Problem: Give the line containing "inv_1: 3 / 11.3" again, exactly, along with all later lines of the entries, through the last one.
┏━━
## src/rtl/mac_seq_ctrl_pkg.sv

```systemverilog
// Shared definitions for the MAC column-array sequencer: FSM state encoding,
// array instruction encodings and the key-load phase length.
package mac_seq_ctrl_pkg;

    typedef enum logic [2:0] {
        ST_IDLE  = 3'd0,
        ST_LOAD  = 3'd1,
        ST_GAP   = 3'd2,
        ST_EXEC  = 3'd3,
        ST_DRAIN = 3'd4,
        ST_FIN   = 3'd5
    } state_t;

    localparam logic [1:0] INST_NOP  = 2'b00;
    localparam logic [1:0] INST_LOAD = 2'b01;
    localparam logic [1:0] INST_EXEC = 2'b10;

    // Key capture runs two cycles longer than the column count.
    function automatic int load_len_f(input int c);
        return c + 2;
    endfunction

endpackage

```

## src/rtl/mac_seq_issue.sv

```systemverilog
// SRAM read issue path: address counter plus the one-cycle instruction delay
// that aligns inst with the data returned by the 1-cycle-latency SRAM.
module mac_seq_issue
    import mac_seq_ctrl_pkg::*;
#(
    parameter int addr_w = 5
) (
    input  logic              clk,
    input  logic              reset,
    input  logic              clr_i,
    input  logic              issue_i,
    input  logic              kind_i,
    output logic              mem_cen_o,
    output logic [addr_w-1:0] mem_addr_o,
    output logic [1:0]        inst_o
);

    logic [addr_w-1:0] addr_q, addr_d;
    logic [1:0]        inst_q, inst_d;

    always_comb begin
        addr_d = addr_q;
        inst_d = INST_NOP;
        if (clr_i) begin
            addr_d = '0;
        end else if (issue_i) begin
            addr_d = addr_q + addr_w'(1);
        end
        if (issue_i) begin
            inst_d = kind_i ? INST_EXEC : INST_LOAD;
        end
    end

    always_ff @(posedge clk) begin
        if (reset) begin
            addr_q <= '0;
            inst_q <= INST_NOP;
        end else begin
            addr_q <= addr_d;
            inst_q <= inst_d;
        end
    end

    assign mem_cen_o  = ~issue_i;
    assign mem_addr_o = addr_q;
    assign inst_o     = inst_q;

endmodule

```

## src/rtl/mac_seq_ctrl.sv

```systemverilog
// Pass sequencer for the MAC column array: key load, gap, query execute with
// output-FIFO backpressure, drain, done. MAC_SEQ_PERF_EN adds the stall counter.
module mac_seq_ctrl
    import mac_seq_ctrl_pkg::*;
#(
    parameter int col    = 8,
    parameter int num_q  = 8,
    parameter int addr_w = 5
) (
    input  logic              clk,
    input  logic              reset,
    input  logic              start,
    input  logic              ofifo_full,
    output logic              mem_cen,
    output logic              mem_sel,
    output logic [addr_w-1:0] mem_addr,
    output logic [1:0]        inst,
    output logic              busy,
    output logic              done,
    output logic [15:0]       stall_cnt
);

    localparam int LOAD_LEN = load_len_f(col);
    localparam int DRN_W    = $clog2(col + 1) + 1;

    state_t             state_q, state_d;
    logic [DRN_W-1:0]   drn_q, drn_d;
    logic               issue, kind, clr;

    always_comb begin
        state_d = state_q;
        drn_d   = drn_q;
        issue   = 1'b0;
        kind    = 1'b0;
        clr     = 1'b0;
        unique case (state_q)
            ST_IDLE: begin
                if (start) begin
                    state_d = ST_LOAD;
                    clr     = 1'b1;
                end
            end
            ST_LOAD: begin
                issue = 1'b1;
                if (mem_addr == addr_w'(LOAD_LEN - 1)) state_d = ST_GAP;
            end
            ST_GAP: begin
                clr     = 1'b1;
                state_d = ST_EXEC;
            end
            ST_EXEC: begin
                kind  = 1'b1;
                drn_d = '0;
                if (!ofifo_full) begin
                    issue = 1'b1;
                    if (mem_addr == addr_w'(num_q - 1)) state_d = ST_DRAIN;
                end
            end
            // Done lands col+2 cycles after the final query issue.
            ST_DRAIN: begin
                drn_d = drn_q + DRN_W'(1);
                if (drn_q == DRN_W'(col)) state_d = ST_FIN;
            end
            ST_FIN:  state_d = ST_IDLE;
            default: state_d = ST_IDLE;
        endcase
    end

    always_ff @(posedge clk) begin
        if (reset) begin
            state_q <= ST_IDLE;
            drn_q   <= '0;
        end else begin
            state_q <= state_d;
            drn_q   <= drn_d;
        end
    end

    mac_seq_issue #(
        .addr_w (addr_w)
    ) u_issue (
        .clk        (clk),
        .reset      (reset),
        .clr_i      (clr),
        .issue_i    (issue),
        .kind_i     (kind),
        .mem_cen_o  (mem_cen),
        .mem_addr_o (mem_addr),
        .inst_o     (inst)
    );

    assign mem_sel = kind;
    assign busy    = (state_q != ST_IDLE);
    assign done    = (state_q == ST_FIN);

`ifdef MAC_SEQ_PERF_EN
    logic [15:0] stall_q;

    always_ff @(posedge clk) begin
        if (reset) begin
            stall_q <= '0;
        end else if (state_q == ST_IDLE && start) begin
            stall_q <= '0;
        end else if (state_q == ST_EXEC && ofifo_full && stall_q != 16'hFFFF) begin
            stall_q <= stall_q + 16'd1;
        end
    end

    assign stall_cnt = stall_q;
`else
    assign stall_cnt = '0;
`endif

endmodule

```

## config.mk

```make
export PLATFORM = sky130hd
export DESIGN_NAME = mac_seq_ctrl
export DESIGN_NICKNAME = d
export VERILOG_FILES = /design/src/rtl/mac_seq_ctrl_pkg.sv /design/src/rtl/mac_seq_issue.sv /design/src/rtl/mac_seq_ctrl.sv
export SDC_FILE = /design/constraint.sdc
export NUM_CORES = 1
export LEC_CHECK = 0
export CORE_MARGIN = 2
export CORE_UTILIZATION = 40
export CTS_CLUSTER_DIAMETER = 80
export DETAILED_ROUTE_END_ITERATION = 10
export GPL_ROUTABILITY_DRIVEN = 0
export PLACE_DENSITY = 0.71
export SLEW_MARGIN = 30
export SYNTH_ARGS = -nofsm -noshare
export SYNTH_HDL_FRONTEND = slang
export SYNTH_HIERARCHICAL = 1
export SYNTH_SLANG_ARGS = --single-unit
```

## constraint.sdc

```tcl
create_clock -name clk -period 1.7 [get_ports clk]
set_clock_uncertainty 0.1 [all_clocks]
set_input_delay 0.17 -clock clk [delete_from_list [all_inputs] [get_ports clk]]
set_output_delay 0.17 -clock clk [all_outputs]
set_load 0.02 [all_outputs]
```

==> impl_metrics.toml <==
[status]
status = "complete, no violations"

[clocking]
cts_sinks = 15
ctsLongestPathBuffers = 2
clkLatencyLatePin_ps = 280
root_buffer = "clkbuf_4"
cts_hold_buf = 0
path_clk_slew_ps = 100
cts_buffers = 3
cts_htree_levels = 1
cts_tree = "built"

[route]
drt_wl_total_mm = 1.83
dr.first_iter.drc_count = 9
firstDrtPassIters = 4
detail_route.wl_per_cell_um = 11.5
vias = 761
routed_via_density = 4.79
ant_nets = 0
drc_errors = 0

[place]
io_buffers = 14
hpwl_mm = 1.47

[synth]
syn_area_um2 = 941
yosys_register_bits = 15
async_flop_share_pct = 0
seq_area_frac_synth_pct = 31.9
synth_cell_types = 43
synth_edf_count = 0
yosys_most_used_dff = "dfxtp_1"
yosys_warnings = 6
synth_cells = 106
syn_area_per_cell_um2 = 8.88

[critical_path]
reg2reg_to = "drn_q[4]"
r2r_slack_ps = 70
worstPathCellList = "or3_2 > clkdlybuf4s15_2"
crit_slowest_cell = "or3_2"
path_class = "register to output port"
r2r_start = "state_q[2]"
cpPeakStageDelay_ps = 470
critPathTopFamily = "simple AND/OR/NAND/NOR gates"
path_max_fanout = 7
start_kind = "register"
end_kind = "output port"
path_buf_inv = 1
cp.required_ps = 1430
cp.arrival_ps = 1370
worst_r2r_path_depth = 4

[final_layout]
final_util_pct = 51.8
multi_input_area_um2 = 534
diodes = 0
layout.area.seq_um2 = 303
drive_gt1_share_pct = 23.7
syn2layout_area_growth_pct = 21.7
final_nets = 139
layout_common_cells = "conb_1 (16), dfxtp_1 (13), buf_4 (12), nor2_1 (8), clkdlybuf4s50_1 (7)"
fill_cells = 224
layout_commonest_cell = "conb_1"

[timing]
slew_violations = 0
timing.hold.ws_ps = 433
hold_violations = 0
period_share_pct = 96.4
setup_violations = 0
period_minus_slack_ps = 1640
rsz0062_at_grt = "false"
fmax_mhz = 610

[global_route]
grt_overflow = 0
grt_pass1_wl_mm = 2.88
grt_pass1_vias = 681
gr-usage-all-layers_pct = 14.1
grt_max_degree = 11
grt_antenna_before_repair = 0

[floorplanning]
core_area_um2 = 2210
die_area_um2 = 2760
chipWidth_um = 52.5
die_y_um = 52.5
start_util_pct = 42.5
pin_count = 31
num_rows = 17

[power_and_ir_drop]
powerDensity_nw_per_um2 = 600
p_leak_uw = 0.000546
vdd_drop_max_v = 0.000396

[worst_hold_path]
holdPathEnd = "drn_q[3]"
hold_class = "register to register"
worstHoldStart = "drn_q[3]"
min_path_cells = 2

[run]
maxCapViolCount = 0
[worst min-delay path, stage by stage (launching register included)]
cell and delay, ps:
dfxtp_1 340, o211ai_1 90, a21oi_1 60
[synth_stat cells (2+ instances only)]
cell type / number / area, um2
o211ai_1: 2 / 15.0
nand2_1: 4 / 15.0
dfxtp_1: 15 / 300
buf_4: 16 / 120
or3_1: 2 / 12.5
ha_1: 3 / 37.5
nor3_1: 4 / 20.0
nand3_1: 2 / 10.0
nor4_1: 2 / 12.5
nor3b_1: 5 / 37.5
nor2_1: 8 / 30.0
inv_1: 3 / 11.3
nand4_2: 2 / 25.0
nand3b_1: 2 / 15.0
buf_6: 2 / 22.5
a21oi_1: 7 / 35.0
┗━━
Expected answer:
inv_1: 3 / 11.3
nand4_2: 2 / 25.0
nand3b_1: 2 / 15.0
buf_6: 2 / 22.5
a21oi_1: 7 / 35.0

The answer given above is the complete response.